I have spent several months trying to find out the actual number of people who have this rare syndrome affecting my daughter, and the answer is that it is not known.
According to Orphanet, the European portal on rare diseases and orphan drugs, there are 114 cases described, although these data are from 2012. In GENIDA, an international participatory database that collects relevant medical information on genetic forms of ID/ADS*, are 189 registered cases of KS. In the KS family support groups on Facebook it is estimated that there are over 500 affected. However, all this data is far from estimates based on other rare genetic syndromes that are related to intellectual deficit. This estimation suggest that more than 1 million people may have KS (FIND).
So how many individuals are actually affected? What would it take to calculate this? In my opinion it is necessary, on the one hand, to optimize the accurate and rapid diagnosis to identify all those people with KS who have not yet been diagnosed. We assume that there are many undiagnosed cases (Kleefstra et.al, GeneReview 2020). In the child population, many families have to wait several years and go through many tests before obtaining an accurate diagnosis. In the adult population there are probably many affected people who have an incorrect or unresolved diagnosis. In the past, the cause of the condition was not found (it should not be forgotten that the gene that causes KS was discovered in 2006) and over time the situation might have been accepted and the search for the origin that causes it has not continued in some families.
But only the diagnosis of all those affected is not enough to know the number of cases with KS. In addition, agreement is needed between professionals and families on which register(s) to use to facilitate the centralisation of data. Therefore, as there is currently no agreed register, the actual number of diagnosed cases is not known either. The problem is that there is a wide range of registers available – regionals, nationals, Europeans and internationals – and these operate independently, i.e. there is no exchange of data between them (unless they have an agreement and there is patient consent). To decide on one or the other record(s), our criteria of choice was based on whether the data contributed to
- clarifying the global prevalence**,
- increasing knowledge about KS like the natural history, progression, genotype-phenotype correlation or effective treatments for comorbidities and
- developing a specific treatment (so far only symptomatic).
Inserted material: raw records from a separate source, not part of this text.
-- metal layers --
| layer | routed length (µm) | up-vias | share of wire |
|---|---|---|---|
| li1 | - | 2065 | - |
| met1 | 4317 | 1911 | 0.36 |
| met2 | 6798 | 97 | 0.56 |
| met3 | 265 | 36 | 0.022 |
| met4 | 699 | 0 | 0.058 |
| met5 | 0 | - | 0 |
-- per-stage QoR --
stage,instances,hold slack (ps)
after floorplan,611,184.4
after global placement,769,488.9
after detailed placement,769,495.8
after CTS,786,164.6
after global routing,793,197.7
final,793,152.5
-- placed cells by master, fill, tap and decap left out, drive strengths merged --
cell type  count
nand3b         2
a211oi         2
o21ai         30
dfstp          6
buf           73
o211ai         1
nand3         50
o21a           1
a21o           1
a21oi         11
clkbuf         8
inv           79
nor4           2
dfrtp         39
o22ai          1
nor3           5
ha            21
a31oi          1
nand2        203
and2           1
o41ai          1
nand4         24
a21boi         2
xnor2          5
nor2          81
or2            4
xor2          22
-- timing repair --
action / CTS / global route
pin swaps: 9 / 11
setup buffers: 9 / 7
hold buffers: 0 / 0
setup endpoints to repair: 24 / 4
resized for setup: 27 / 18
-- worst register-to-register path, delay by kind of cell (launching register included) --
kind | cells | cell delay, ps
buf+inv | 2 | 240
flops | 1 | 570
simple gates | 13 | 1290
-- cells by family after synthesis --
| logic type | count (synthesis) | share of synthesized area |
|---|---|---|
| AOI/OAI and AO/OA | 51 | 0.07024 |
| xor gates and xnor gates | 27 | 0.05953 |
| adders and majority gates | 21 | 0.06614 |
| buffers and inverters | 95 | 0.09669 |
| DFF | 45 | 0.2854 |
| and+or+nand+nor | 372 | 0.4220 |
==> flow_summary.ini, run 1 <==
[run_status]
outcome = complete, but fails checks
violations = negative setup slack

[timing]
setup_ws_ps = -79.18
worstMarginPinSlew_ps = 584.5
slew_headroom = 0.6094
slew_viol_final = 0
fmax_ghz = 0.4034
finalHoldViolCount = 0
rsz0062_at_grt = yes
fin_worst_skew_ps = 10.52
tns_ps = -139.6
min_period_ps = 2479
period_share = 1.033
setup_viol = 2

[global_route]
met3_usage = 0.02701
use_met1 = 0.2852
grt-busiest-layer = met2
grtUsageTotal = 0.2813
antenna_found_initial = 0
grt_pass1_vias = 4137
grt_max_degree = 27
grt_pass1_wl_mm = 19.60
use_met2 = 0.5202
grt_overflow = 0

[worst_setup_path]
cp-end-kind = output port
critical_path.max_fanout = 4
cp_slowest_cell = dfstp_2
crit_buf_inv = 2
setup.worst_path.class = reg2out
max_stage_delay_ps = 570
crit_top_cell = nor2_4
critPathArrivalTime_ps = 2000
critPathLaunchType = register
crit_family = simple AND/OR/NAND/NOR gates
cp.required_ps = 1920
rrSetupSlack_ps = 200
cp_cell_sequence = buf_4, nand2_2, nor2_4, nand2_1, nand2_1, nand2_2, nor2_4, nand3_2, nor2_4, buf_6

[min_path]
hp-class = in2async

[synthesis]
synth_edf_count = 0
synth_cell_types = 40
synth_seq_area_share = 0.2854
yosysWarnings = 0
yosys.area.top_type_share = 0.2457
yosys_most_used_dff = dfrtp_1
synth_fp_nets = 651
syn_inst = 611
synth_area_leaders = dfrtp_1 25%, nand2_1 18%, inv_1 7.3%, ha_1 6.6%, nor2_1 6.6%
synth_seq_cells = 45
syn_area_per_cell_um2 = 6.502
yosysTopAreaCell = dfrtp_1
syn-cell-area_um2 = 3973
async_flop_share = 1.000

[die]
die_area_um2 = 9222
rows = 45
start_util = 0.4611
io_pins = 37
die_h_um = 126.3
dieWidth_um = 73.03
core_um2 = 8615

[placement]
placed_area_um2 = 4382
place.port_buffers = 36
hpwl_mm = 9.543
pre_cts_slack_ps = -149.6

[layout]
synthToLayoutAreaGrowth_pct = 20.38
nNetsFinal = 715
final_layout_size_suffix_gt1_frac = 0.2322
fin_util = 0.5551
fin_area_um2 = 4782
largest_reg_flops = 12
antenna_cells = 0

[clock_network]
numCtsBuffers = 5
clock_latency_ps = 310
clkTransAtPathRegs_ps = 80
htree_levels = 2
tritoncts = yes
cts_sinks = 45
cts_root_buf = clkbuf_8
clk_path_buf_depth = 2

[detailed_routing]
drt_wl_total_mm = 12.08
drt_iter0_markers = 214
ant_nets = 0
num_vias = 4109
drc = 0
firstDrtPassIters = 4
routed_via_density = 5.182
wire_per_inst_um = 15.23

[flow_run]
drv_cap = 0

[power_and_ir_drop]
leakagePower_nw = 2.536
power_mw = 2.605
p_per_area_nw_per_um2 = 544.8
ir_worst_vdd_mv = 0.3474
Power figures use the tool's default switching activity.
**src/erw_pkg.sv**
```systemverilog
// Shared types and codes for the edge reservation work area block.
package erw_pkg;

  localparam int unsigned CoordW = 16;
  localparam int unsigned SumW   = CoordW + 1;
  localparam int unsigned EdgeW  = CoordW + 2;
  localparam int unsigned OpW    = 3;
  localparam int unsigned CfgIdxW = 3;

  typedef enum logic [OpW-1:0] {
    OP_LEFT   = 3'd0,
    OP_RIGHT  = 3'd1,
    OP_TOP    = 3'd2,
    OP_BOTTOM = 3'd3,
    OP_FINISH = 3'd4
  } op_e;

  typedef enum logic [CfgIdxW-1:0] {
    CFG_AREA_LEFT   = 3'd0,
    CFG_AREA_TOP    = 3'd1,
    CFG_AREA_WIDTH  = 3'd2,
    CFG_AREA_HEIGHT = 3'd3,
    CFG_ROOT_WIDTH  = 3'd4,
    CFG_ROOT_HEIGHT = 3'd5
  } cfg_idx_e;

  typedef struct packed {
    logic signed [EdgeW-1:0] edge_pos;
    logic [SumW-1:0]         lo;
    logic [SumW-1:0]         hi;
    logic [SumW-1:0]         span_lo;
    logic [SumW-1:0]         span_hi;
    logic [CoordW-1:0]       s0;
    logic [CoordW-1:0]       s1;
    logic                    far_side;
  } side_geo_t;

endpackage

```
**src/erw_side_max.sv**
```systemverilog
// Running maximum of the reservation on one side of the screen area.
module erw_side_max (
  input  logic                         clk_i,
  input  logic                         rst_ni,
  input  logic                         upd_i,
  input  logic                         clr_i,
  input  erw_pkg::side_geo_t           geo_i,
  output logic [erw_pkg::CoordW-1:0]   max_o
);

  logic [erw_pkg::CoordW-1:0]        max_q, max_d;
  logic                              edge_in;
  logic                              span_ok;
  logic [erw_pkg::SumW-1:0]          ov_lo, ov_hi;
  logic signed [erw_pkg::EdgeW-1:0]  lo_s, hi_s, amount;
  logic [erw_pkg::CoordW-1:0]        amount_c;

  always_comb begin
    lo_s = $signed({1'b0, geo_i.lo});
    hi_s = $signed({1'b0, geo_i.hi});
    edge_in = (geo_i.edge_pos >= lo_s) && (geo_i.edge_pos <= hi_s);
    ov_lo = ({1'b0, geo_i.s0} > geo_i.span_lo) ? {1'b0, geo_i.s0} : geo_i.span_lo;
    ov_hi = ({1'b0, geo_i.s1} < geo_i.span_hi) ? {1'b0, geo_i.s1} : geo_i.span_hi;
    span_ok = ov_hi > ov_lo;
    amount = geo_i.far_side ? (hi_s - geo_i.edge_pos) : (geo_i.edge_pos - lo_s);
    amount_c = amount[erw_pkg::CoordW-1:0];
  end

  always_comb begin
    max_d = max_q;
    if (clr_i) begin
      max_d = '0;
    end else if (upd_i && edge_in && span_ok && (amount_c > max_q)) begin
      max_d = amount_c;
    end
  end

  always_ff @(posedge clk_i or negedge rst_ni) begin
    if (!rst_ni) begin
      max_q <= '0;
    end else begin
      max_q <= max_d;
    end
  end

  assign max_o = max_q;

endmodule

```
**src/edge_reservation_workarea.sv**
```systemverilog
// Top level of the edge reservation work area block.
// Takes one item per cycle on the input channel while no finish item waits. An
// accepted item is held in an input register and evaluated there against the four
// side maxima. A finish item passes from the input register into the result
// register, which offers its result on the output channel. A finish item waits in
// the input register only while the result register holds an untaken result;
// reservation items never wait. Configuration writes are registered and apply to
// the item evaluated after them.
module edge_reservation_workarea (
  input  logic                                clk_i,
  input  logic                                rst_ni,
  input  logic                                in_valid_i,
  output logic                                in_ready_o,
  input  logic [erw_pkg::OpW-1:0]             operation_i,
  input  logic [erw_pkg::CoordW-1:0]          extent_i,
  input  logic [erw_pkg::CoordW-1:0]          span_start_i,
  input  logic [erw_pkg::CoordW-1:0]          span_end_i,
  output logic                                out_valid_o,
  input  logic                                out_ready_i,
  output logic [erw_pkg::SumW-1:0]            work_x_o,
  output logic [erw_pkg::SumW-1:0]            work_y_o,
  output logic signed [erw_pkg::EdgeW-1:0]    work_w_o,
  output logic signed [erw_pkg::EdgeW-1:0]    work_h_o,
  input  logic                                cfg_we_i,
  input  logic [erw_pkg::CfgIdxW-1:0]         cfg_index_i,
  input  logic [erw_pkg::CoordW-1:0]          cfg_wdata_i
);

  logic [erw_pkg::CoordW-1:0] area_left_q, area_top_q, area_width_q, area_height_q;
  logic [erw_pkg::CoordW-1:0] root_width_q, root_height_q;

  logic                       stg_valid_q, stg_valid_d;
  erw_pkg::op_e               stg_op_q;
  logic [erw_pkg::CoordW-1:0] stg_ext_q, stg_s0_q, stg_s1_q;

  logic                       out_valid_q, out_valid_d;
  logic [erw_pkg::SumW-1:0]   work_x_q, work_y_q;
  logic [erw_pkg::EdgeW-1:0]  work_w_q, work_h_q;

  logic in_xfer, adv, fin_adv;
  logic [erw_pkg::CoordW-1:0] max_left, max_right, max_top, max_bottom;
  erw_pkg::side_geo_t geo_left, geo_right, geo_top, geo_bottom;
  logic [erw_pkg::SumW-1:0] x_hi, y_hi;

  // Configuration registers
  always_ff @(posedge clk_i or negedge rst_ni) begin
    if (!rst_ni) begin
      area_left_q   <= '0;
      area_top_q    <= '0;
      area_width_q  <= '0;
      area_height_q <= '0;
      root_width_q  <= '0;
      root_height_q <= '0;
    end else if (cfg_we_i) begin
      case (cfg_index_i)
        erw_pkg::CFG_AREA_LEFT:   area_left_q   <= cfg_wdata_i;
        erw_pkg::CFG_AREA_TOP:    area_top_q    <= cfg_wdata_i;
        erw_pkg::CFG_AREA_WIDTH:  area_width_q  <= cfg_wdata_i;
        erw_pkg::CFG_AREA_HEIGHT: area_height_q <= cfg_wdata_i;
        erw_pkg::CFG_ROOT_WIDTH:  root_width_q  <= cfg_wdata_i;
        erw_pkg::CFG_ROOT_HEIGHT: root_height_q <= cfg_wdata_i;
        default: ;
      endcase
    end
  end

  // Handshake and stage control
  assign adv = stg_valid_q &&
               ((stg_op_q != erw_pkg::OP_FINISH) || !out_valid_q || out_ready_i);
  assign fin_adv    = adv && (stg_op_q == erw_pkg::OP_FINISH);
  assign in_ready_o = !stg_valid_q || adv;
  assign in_xfer    = in_valid_i && in_ready_o;

  always_comb begin
    stg_valid_d = stg_valid_q;
    if (in_xfer) begin
      stg_valid_d = 1'b1;
    end else if (adv) begin
      stg_valid_d = 1'b0;
    end
    out_valid_d = out_valid_q;
    if (fin_adv) begin
      out_valid_d = 1'b1;
    end else if (out_ready_i) begin
      out_valid_d = 1'b0;
    end
  end

  always_ff @(posedge clk_i or negedge rst_ni) begin
    if (!rst_ni) begin
      stg_valid_q <= 1'b0;
      out_valid_q <= 1'b0;
    end else begin
      stg_valid_q <= stg_valid_d;
      out_valid_q <= out_valid_d;
    end
  end

  always_ff @(posedge clk_i) begin
    if (in_xfer) begin
      stg_op_q  <= erw_pkg::op_e'(operation_i);
      stg_ext_q <= extent_i;
      stg_s0_q  <= span_start_i;
      stg_s1_q  <= span_end_i;
    end
  end

  // Side geometry
  assign x_hi = {1'b0, area_left_q} + {1'b0, area_width_q};
  assign y_hi = {1'b0, area_top_q} + {1'b0, area_height_q};

  always_comb begin
    geo_left.edge_pos = $signed({2'b00, stg_ext_q});
    geo_left.lo       = {1'b0, area_left_q};
    geo_left.hi       = x_hi;
    geo_left.span_lo  = {1'b0, area_top_q};
    geo_left.span_hi  = y_hi;
    geo_left.s0       = stg_s0_q;
    geo_left.s1       = stg_s1_q;
    geo_left.far_side = 1'b0;

    geo_right          = geo_left;
    geo_right.edge_pos = $signed({2'b00, root_width_q}) - $signed({2'b00, stg_ext_q});
    geo_right.far_side = 1'b1;

    geo_top.edge_pos = $signed({2'b00, stg_ext_q});
    geo_top.lo       = {1'b0, area_top_q};
    geo_top.hi       = y_hi;
    geo_top.span_lo  = {1'b0, area_left_q};
    geo_top.span_hi  = x_hi;
    geo_top.s0       = stg_s0_q;
    geo_top.s1       = stg_s1_q;
    geo_top.far_side = 1'b0;

    geo_bottom          = geo_top;
    geo_bottom.edge_pos = $signed({2'b00, root_height_q}) - $signed({2'b00, stg_ext_q});
    geo_bottom.far_side = 1'b1;
  end

  erw_side_max u_left (
    .clk_i  (clk_i),
    .rst_ni (rst_ni),
    .upd_i  (adv && (stg_op_q == erw_pkg::OP_LEFT)),
    .clr_i  (fin_adv),
    .geo_i  (geo_left),
    .max_o  (max_left)
  );

  erw_side_max u_right (
    .clk_i  (clk_i),
    .rst_ni (rst_ni),
    .upd_i  (adv && (stg_op_q == erw_pkg::OP_RIGHT)),
    .clr_i  (fin_adv),
    .geo_i  (geo_right),
    .max_o  (max_right)
  );

  erw_side_max u_top (
    .clk_i  (clk_i),
    .rst_ni (rst_ni),
    .upd_i  (adv && (stg_op_q == erw_pkg::OP_TOP)),
    .clr_i  (fin_adv),
    .geo_i  (geo_top),
    .max_o  (max_top)
  );

  erw_side_max u_bottom (
    .clk_i  (clk_i),
    .rst_ni (rst_ni),
    .upd_i  (adv && (stg_op_q == erw_pkg::OP_BOTTOM)),
    .clr_i  (fin_adv),
    .geo_i  (geo_bottom),
    .max_o  (max_bottom)
  );

  // Result register
  always_ff @(posedge clk_i) begin
    if (fin_adv) begin
      work_x_q <= {1'b0, area_left_q} + {1'b0, max_left};
      work_y_q <= {1'b0, area_top_q} + {1'b0, max_top};
      work_w_q <= {2'b00, area_width_q} - {2'b00, max_left} - {2'b00, max_right};
      work_h_q <= {2'b00, area_height_q} - {2'b00, max_top} - {2'b00, max_bottom};
    end
  end

  assign out_valid_o = out_valid_q;
  assign work_x_o    = work_x_q;
  assign work_y_o    = work_y_q;
  assign work_w_o    = $signed(work_w_q);
  assign work_h_o    = $signed(work_h_q);

`ifndef SYNTHESIS
  a_fin_gives_result: assert property (@(posedge clk_i) disable iff (!rst_ni)
    fin_adv |=> out_valid_o)
    else $error("finish item did not produce a result");

  a_fin_clears_max: assert property (@(posedge clk_i) disable iff (!rst_ni)
    fin_adv |=> (max_left == '0) && (max_right == '0) &&
                (max_top == '0) && (max_bottom == '0))
    else $error("side maxima not cleared after finish");

  a_no_spurious_result: assert property (@(posedge clk_i) disable iff (!rst_ni)
    (!out_valid_o && !fin_adv) |=> !out_valid_o)
    else $error("result appeared without a finish item");

  a_empty_stage_ready: assert property (@(posedge clk_i) disable iff (!rst_ni)
    !stg_valid_q |-> in_ready_o)
    else $error("input not ready with empty stage");

  a_max_holds_idle: assert property (@(posedge clk_i) disable iff (!rst_ni)
    !adv |=> $stable(max_left) && $stable(max_right) &&
             $stable(max_top) && $stable(max_bottom))
    else $error("side maximum changed without an item");
`endif

endmodule

```
**config.mk**
```make
export PLATFORM = sky130hd
export DESIGN_NAME = edge_reservation_workarea
export DESIGN_NICKNAME = d
export VERILOG_FILES = /design/src/erw_pkg.sv /design/src/erw_side_max.sv /design/src/edge_reservation_workarea.sv
export SDC_FILE = /design/constraint.sdc
export NUM_CORES = 1
export LEC_CHECK = 0
export BUFFER_PORTS_ARGS = -buffer_cell sky130_fd_sc_hd__buf_2
export CAP_MARGIN = 10
export CORE_ASPECT_RATIO = 1.2
export CORE_MARGIN = 3
export CORE_UTILIZATION = 30
export CTS_CLUSTER_SIZE = 30
export DETAILED_ROUTE_END_ITERATION = 10
export HOLD_SLACK_MARGIN = 0.15
export PLACE_DENSITY = 0.54
export SYNTH_ARGS = -nofsm -noshare
export SYNTH_HDL_FRONTEND = slang
export SYNTH_HIERARCHICAL = 1
export SYNTH_SLANG_ARGS = --single-unit
```
**constraint.sdc**
```tcl
create_clock -name clk_i -period 7.93 [get_ports clk_i]
set_clock_uncertainty 0.2 [all_clocks]
set_input_delay 1.586 -clock clk_i [delete_from_list [all_inputs] [get_ports clk_i]]
set_output_delay 1.586 -clock clk_i [all_outputs]
set_load 0.05 [all_outputs]
```
==> impl_metrics.tcl <==
set metrics [dict create \
    outcome "finished clean" \
    dr.first_iter.drc_count 2112 \
    hp-class "reg -> reg" \
    mostFrequentLayoutCell "ha_1" \
    worstPathMaxFanout 24 \
    cts_tree "yes" \
    cts.sinks 283 \
    syn_inst 3918 \
    max_clock_freq_mhz 137.3 \
    post-cts-setup-buffer-count 0 \
    slew_headroom_pct 23.23 \
    drive_gt1_share_pct 13.84 \
    hpwl_mm 98.52 \
    ys.flop_type "dfrtp_1" \
    place_area_um2 37410 \
    powerDensity_nw_per_um2 446.3 \
    place_congestion 0.9510 \
    synth_edf_count 121 \
    clk_latency_ns 0.63 \
    grt_pass1_vias 29300 \
    cts_hold_buffers 0 \
    finalMaxSlewViolations 0 \
    synth_seq_cells 283 \
    synth_area_leaders "ha_1 22%, dfrtp_1 12%, edfxtp_1 11%, inv_1 6.2%, mux2_2 4.9%" \
    ant_nets 0 \
    postLayoutCoreUtil_pct 34.33 \
    rsz0062_at_grt "false" \
    avgSynthCellArea_um2 8.739 \
    start_util_pct 30.30 \
    vias_per_cell 5.257 \
    core_um2 113000 \
    seq_area_frac_synth_pct 22.45 \
    maxCapViolCount 0 \
    grt_use_total_pct 20.57 \
    yosysTopAreaCell "ha_1" \
    tightest_slew_ns 1.144 \
    path_common_cell "ha_1" \
    pin_count 147 \
    fin_nets 4872 \
    path_clk_slew_ns 0.06 \
    period_share_pct 91.85 \
    yosysWarnings 6 \
    p_seq_share_pct 12.3 \
    grt_max_degree 70 \
    hold_viol 0 \
    final_area_um2 38800 \
    dieArea_um2 118200 \
    critical_path.endpoint_type "flop" \
    port_buffers 146 \
    clock_path_buffers 3 \
    root_buffer "clkbuf_16" \
    synth_top_area_share_pct 22.36 \
    antenna_found_initial 9 \
    grt_overflow 0 \
    fillers 11770 \
    setup_viol 0 \
    cp_slowest_cell "nand4_2" \
    cts.htree.levels 2 \
    p_switching_mw 8.944 \
    peakVddDrop_mv 0.1978 \
    swShare_pct 51.65 \
    area_growth_pct 13.31 \
    p_int_mw 8.372 \
    worst_path_largest_cell_delay_ns 0.68 \
    crit_buf_inv 4 \
    cp.arrival_ns 7.55 \
    fp-row-count 135 \
    cts_resized 0 \
    p_comb_share_pct 76.7 \
    numCtsBuffers 40 \
    routed_wl_mm 125.4 \
    routedWlPerCell_um 21.97 \
    crit_path_start_kind "flop" \
    critPathTopFamily "simple AND/OR/NAND/NOR gates" \
    p_clk_share_pct 11.0 \
    setup-tns-final_ns 0 \
    vias 30020 \
    drc 0 \
    min_period_ns 7.283 \
    worstSetupPathType "reg -> reg" \
    yosysUniqueCellTypes 112 \
    synthArstFlopShare_pct 57.24 \
    first_pass_iters 5 \
    cp.required_ns 8.19 \
    leakage_nw 18.14 \
    die_w_um 314.4 \
    layout.cells.most_common_list "612 x ha_1, 566 x inv_1, 305 x a21oi_1, 210 x nand2_1, 205 x nor2_1" \
    fp.dieH_um 376.1 \
    synth_area_um2 34240 \
    grt_pass1_wl_mm 184.1 \
]
registers in the layout, indices dropped and copies added (netlist names):
register,flops
work_h_o,18
work_w_o,18
work_x_o,17
work_y_o,17
area_height_q,16
area_left_q,16
area_top_q,16
area_width_q,16
root_height_q,16
root_width_q,16
stg_ext_q,16
stg_s0_q,16
stg_s1_q,16
u_bottom/max_o,16
u_left/max_o,16
u_right/max_o,16
u_top/max_o,16
stg_op_q,3
out_valid_o,1
stg_valid_q,1
logic make-up (layout without fill, tap and decap cells):
group / Yosys count / count (layout) / synth area share (%)
other: 6 / 40 / 0.06577
AOI/OAI and AO/OA: 1061 / 1061 / 21.11
adders and majority gates: 630 / 630 / 23.42
buffers and inverters: 640 / 890 / 7.400
muxes: 239 / 239 / 7.564
and+or+nand+nor: 862 / 862 / 12.95
DFF: 283 / 283 / 22.45
xor gates and xnor gates: 197 / 197 / 5.039
worst register-to-register path, cell delays in order (launching register included):
cell       delay [ns]
dfrtp_1          0.36
ha_1             0.18
inv_1            0.06
fa_1             0.40
nor2b_1          0.13
o21ai_1          0.08
a21boi_1         0.37
o311ai_2         0.19
a21oi_1          0.23
nor2_1           0.07
xnor2_1          0.44
inv_1            0.11
ha_1             0.31
nand4_1          0.08
a2111oi_0        0.31
o31ai_1          0.16
a21oi_2          0.17
buf_4            0.28
mux2_2           0.37
ha_1             0.31
nand4_1          0.18
or2_2            0.35
o221ai_1         0.17
and3_1           0.35
nand4_2          0.69
buf_4            0.45
nor2_2           0.11
a211oi_2         0.05
Yosys cell counts (87+ instances only):
library cell  number
a21o_1           129
edfxtp_1         121
ha_1             612
mux2_2           148
inv_1            566
dfrtp_1          162
xnor2_1          133
a21oi_1          305
mux2i_1           87
nand2_1          210
o21ai_0          154
nor2_1           206
final cells by class:
type | count | area [um^2] | area share (%)
tap | 1507 | 1886 | 4.860
antenna | 3 | 7.507 | 0.01935
multi-input combinational | 3026 | 24190 | 62.35
sequential | 283 | 7687 | 19.81
clock inverter | 25 | 260.3 | 0.6708
clock buffer | 49 | 1117 | 2.880
timing repair buffer | 249 | 1523 | 3.925
inverter | 567 | 2128 | 5.486
power by group through the flow:
| stage | combinational (mW) | sequential, mW | clock [mW] |
|---|---|---|---|
| after global placement | 13.0 | 2.16 | 0 |
| after detailed placement | 13.0 | 2.16 | 0 |
| after global routing | 14.6 | 2.16 | 2.01 |
| after floorplan | 9.38 | 2.21 | 0 |
| after CTS | 13.1 | 2.14 | 1.96 |
| final | 13.3 | 2.14 | 1.90 |
final timing paths:
path,start,cells after the start,slack (ns),to
setup reg to reg,area_height_q[0],27,0.65,u_left/max_o[10]
setup / recovery,area_height_q[0],27,0.65,u_left/max_o[10]
max in group asynchronous,rst_ni,2,5.40,area_height_q[6]
hold reg to reg,root_height_q[0],1,0.31,root_height_q[0]
hold / removal,root_height_q[0],1,0.31,root_height_q[0]
min in group asynchronous,rst_ni,1,0.80,u_left/max_o[11]
metrics by stage:
stage	cells	power (mW)	setup slack, ns	hold WS [ns]
after CTS	5706	17.21	0.7443	0.3152
final	5709	17.32	0.6465	0.3118
after detailed placement	5632	15.19	0.7425	0.3010
after global routing	5706	18.82	0.2361	0.3314
after global placement	5632	15.12	0.7691	0.2936
after floorplan	3949	11.60	1.228	0.2794
per-layer routing:
metal / GRT usage, % / up-vias / wire (um)
li1: - / 14600 / -
met1: 25.08 / 14330 / 52760
met2: 35.23 / 817 / 59410
met3: 2.843 / 268 / 6148
met4: 10.51 / 2 / 7094
met5: 0 / - / 17
Power figures use the tool's default switching activity.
I encourage you to register at GENIDA or UNIQUE registers/databases. If you live in the US or Canada I would also recommend the recently launched Allstripes (in partnership with iDefine). All three contribute to the purposes mentioned above, so ideally you should register at least in these three (I don’t know if there are others, if there are any, I would be interested to know them). The more people who do research in KS the better. The faster we will move forward.
Why is it important to know the number of people affected?
My interest in knowing the number of actual KS cases goes beyond mere curiosity. Perhaps in other diseases not so much, but especially in rare diseases, numbers matter and a lot. Reporting the number of actual cases is one way of giving voice to those affected and their needs. It is a way to raise awareness and to put pressure on governments and international institutions to optimize and coordinate medical care and also to make it more attractive to the pharmaceutical industry to develop a specific treatment for KS.
For all these reasons, it is worth knowing how many we are.
*ID/ADS: Intellectual Deficit (ID)/Autism Spectrum Disorder (ASD)
** Prevalence quantifies the proportion of people in a population who have a disease at a given time.